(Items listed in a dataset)
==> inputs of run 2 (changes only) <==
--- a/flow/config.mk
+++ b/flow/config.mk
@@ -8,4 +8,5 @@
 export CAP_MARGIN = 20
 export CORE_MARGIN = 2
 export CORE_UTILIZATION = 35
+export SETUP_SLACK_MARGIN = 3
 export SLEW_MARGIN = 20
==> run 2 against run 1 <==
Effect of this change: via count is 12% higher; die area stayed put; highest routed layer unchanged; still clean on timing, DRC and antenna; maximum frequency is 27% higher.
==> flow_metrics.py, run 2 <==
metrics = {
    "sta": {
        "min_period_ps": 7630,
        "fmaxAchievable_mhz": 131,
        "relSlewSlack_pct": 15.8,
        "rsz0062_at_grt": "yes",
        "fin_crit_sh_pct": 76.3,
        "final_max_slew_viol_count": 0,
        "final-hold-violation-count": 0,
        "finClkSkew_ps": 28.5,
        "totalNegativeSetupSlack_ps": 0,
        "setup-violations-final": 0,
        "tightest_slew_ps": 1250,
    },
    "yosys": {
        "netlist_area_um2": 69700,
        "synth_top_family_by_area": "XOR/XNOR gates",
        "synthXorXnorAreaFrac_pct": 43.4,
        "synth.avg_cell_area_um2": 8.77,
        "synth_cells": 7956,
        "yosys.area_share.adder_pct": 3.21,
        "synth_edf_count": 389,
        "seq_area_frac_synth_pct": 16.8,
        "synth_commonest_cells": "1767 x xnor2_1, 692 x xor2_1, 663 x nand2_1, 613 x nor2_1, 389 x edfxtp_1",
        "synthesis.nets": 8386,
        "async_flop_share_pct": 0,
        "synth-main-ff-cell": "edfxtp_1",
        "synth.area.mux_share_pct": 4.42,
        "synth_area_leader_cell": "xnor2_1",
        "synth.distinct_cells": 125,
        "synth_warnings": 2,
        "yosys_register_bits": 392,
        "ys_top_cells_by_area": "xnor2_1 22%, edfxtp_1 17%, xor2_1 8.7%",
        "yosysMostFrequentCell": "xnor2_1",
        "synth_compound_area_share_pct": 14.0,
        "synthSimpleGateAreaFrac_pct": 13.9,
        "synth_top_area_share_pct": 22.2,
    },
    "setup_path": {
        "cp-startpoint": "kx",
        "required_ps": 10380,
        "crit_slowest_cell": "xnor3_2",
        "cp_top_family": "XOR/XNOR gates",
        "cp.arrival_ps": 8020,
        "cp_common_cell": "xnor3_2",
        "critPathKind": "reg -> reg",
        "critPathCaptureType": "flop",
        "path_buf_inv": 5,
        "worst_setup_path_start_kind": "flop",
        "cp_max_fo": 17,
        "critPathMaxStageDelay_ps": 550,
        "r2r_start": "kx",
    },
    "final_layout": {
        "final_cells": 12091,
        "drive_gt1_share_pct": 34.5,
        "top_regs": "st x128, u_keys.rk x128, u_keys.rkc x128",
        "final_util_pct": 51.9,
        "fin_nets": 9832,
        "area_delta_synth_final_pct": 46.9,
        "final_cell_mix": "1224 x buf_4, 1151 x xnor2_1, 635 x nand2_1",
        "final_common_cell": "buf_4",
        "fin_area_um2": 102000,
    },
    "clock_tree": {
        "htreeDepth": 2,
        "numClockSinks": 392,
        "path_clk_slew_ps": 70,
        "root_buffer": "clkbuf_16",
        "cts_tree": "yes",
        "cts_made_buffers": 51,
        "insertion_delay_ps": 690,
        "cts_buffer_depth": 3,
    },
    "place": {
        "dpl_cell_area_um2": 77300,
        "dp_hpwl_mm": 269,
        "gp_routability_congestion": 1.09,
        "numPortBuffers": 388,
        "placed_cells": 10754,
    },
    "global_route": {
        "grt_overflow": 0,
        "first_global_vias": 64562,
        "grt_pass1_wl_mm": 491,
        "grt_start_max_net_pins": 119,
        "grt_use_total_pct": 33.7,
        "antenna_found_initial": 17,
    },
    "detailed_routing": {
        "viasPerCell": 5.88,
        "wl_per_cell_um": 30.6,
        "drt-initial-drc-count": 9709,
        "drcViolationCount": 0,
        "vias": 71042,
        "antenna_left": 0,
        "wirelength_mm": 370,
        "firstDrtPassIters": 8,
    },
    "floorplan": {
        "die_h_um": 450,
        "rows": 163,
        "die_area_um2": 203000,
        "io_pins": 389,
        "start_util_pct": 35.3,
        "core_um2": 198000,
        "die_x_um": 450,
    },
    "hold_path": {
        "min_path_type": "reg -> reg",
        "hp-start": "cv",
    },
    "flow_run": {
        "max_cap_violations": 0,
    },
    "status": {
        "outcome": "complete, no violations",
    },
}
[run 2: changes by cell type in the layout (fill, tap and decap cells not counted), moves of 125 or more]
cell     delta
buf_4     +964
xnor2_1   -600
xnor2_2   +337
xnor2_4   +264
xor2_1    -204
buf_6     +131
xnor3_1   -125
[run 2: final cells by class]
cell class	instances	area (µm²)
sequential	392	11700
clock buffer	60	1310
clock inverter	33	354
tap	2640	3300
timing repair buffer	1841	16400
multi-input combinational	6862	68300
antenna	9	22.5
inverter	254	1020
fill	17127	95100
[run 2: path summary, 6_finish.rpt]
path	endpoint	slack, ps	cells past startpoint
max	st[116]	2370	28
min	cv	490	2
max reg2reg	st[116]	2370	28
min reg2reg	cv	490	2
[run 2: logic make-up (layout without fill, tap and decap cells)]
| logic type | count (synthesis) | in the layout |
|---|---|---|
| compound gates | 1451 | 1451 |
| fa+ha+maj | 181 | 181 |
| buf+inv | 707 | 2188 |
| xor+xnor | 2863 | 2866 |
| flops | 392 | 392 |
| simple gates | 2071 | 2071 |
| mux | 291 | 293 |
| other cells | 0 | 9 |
From an optimization exercise on the open Yosys and OpenROAD flow, aimed at small area, a short achievable clock period and few clock cycles per item; shortcuts taken in it are not production practice. Function was checked by simulation only, so behaviour that the tests miss may differ from the original. No activity file was given, so power comes from the tool's default toggle rates.

File: flow/run.sh
#!/bin/bash
# synth_recipe.tcl (not shown) runs the flow's synth.tcl, then flattens the netlist and writes it again
# the make line also repeats each setting of config.mk as NAME=value (left out here)
make -C /OpenROAD-flow-scripts/flow DESIGN_CONFIG=/design/flow/config.mk WORK_HOME=/design/flow/orfs CLKGATE_MAP_FILE= SYNTH_SCRIPT=/design/flow/synth_recipe.tcl finish
File: flow/constraint.sdc
create_clock -name core_clock -period 5.5 [get_ports {clk}]
set_input_delay 1.1000 -clock core_clock [delete_from_list [all_inputs] [get_ports {clk}]]
set_output_delay 1.1000 -clock core_clock [all_outputs]
set_load 0.01 [all_outputs]
File: flow/config.mk
export PLATFORM = sky130hd
export DESIGN_NAME = pulse_width_autobaud_detector
export DESIGN_NICKNAME = pulse_width_autobaud_detector
export VERILOG_FILES = /design/flow/design.v
export SDC_FILE = /design/flow/constraint.sdc
export NUM_CORES = 4
export LEC_CHECK = 0
export CAP_MARGIN = 20
export CORE_MARGIN = 2
export CORE_UTILIZATION = 40
export SLEW_MARGIN = 20
File: flow/design.v
`timescale 1ns / 1ps
package pwad_pkg;
    localparam int OPCODE_W  = 2;
    localparam int PULSE_W   = 16;
    localparam int OUTCOME_W = 4;
    localparam int BIN_W     = 5;
    localparam int DIV_W     = 16;
    localparam int CFG_IDX_W = 3;
    localparam int CFG_DAT_W = 16;
    localparam int CNT_W     = 16;
    localparam int ITER_W    = 8;
    localparam int PC_W      = 5;
    localparam logic [CNT_W-1:0] CNT_MAX = 16'hFFFF;
    localparam logic [OPCODE_W-1:0] OP_PULSE = 2'd0;
    localparam logic [OPCODE_W-1:0] OP_START = 2'd1;
    localparam logic [OPCODE_W-1:0] OP_ABORT = 2'd2;
    localparam logic [OUTCOME_W-1:0] OC_IGNORED   = 4'd0;
    localparam logic [OUTCOME_W-1:0] OC_REJECTED  = 4'd1;
    localparam logic [OUTCOME_W-1:0] OC_SHORTEST  = 4'd2;
    localparam logic [OUTCOME_W-1:0] OC_MATCHED   = 4'd3;
    localparam logic [OUTCOME_W-1:0] OC_UNMATCHED = 4'd4;
    localparam logic [OUTCOME_W-1:0] OC_STARTED   = 4'd5;
    localparam logic [OUTCOME_W-1:0] OC_ABORTED   = 4'd6;
    localparam logic [OUTCOME_W-1:0] OC_SUCCESS   = 4'd7;
    localparam logic [OUTCOME_W-1:0] OC_FAIL      = 4'd8;
    localparam logic [CFG_IDX_W-1:0] CFG_MIN_WIDTH  = 3'd0;
    localparam logic [CFG_IDX_W-1:0] CFG_MAX_WIDTH  = 3'd1;
    localparam logic [CFG_IDX_W-1:0] CFG_COUNT_LIM  = 3'd2;
    localparam logic [CFG_IDX_W-1:0] CFG_UNMATCH_LIM = 3'd3;
    localparam logic [CFG_IDX_W-1:0] CFG_ITER_LIM   = 3'd4;
    localparam logic [PULSE_W-1:0] RST_MIN_WIDTH   = 16'd53;
    localparam logic [PULSE_W-1:0] RST_MAX_WIDTH   = 16'd40000;
    localparam logic [CNT_W-1:0]   RST_COUNT_LIM   = 16'd512;
    localparam logic [CNT_W-1:0]   RST_UNMATCH_LIM = 16'd112;
    localparam logic [ITER_W-1:0]  RST_ITER_LIM    = 8'd16;
    localparam logic [3:0] UOP_NOP            = 4'd0;
    localparam logic [3:0] UOP_FETCH          = 4'd1;
    localparam logic [3:0] UOP_RETRY          = 4'd2;
    localparam logic [3:0] UOP_INC_TOTAL      = 4'd3;
    localparam logic [3:0] UOP_LOAD_ACC       = 4'd4;
    localparam logic [3:0] UOP_STEP_ACC       = 4'd5;
    localparam logic [3:0] UOP_EMIT           = 4'd6;
    localparam logic [3:0] UOP_EMIT_START     = 4'd7;
    localparam logic [3:0] UOP_EMIT_ABORT     = 4'd8;
    localparam logic [3:0] UOP_EMIT_SUCCESS   = 4'd9;
    localparam logic [3:0] UOP_EMIT_FAIL      = 4'd10;
    localparam logic [3:0] UOP_EMIT_SHORT     = 4'd11;
    localparam logic [3:0] UOP_EMIT_UNMATCHED = 4'd12;
    localparam logic [3:0] CND_NEVER     = 4'd0;
    localparam logic [3:0] CND_ALWAYS    = 4'd1;
    localparam logic [3:0] CND_NO_INPUT  = 4'd2;
    localparam logic [3:0] CND_OP_START  = 4'd3;
    localparam logic [3:0] CND_OP_ABORT  = 4'd4;
    localparam logic [3:0] CND_NOT_RUN   = 4'd5;
    localparam logic [3:0] CND_NO_DECIDE = 4'd6;
    localparam logic [3:0] CND_UNM_OK    = 4'd7;
    localparam logic [3:0] CND_ATT_LE1   = 4'd8;
    localparam logic [3:0] CND_OUT_RANGE = 4'd9;
    localparam logic [3:0] CND_BELOW_LOW = 4'd10;
    localparam logic [3:0] CND_IN_WIN    = 4'd11;
    localparam logic [3:0] CND_MORE_BINS = 4'd12;
    localparam logic [PC_W-1:0] A_FETCH    = 5'd0;
    localparam logic [PC_W-1:0] A_VALID    = 5'd8;
    localparam logic [PC_W-1:0] A_LOOP     = 5'd11;
    localparam logic [PC_W-1:0] A_START    = 5'd14;
    localparam logic [PC_W-1:0] A_ABORT    = 5'd15;
    localparam logic [PC_W-1:0] A_IGNORE   = 5'd16;
    localparam logic [PC_W-1:0] A_SUCCESS  = 5'd17;
    localparam logic [PC_W-1:0] A_FAIL     = 5'd18;
    localparam logic [PC_W-1:0] A_REJECT   = 5'd19;
    localparam logic [PC_W-1:0] A_SHORT    = 5'd20;
    localparam logic [PC_W-1:0] A_MATCH    = 5'd21;
endpackage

What you are asked to do
Write only the number of lines above that contain "decap".

Written solution
2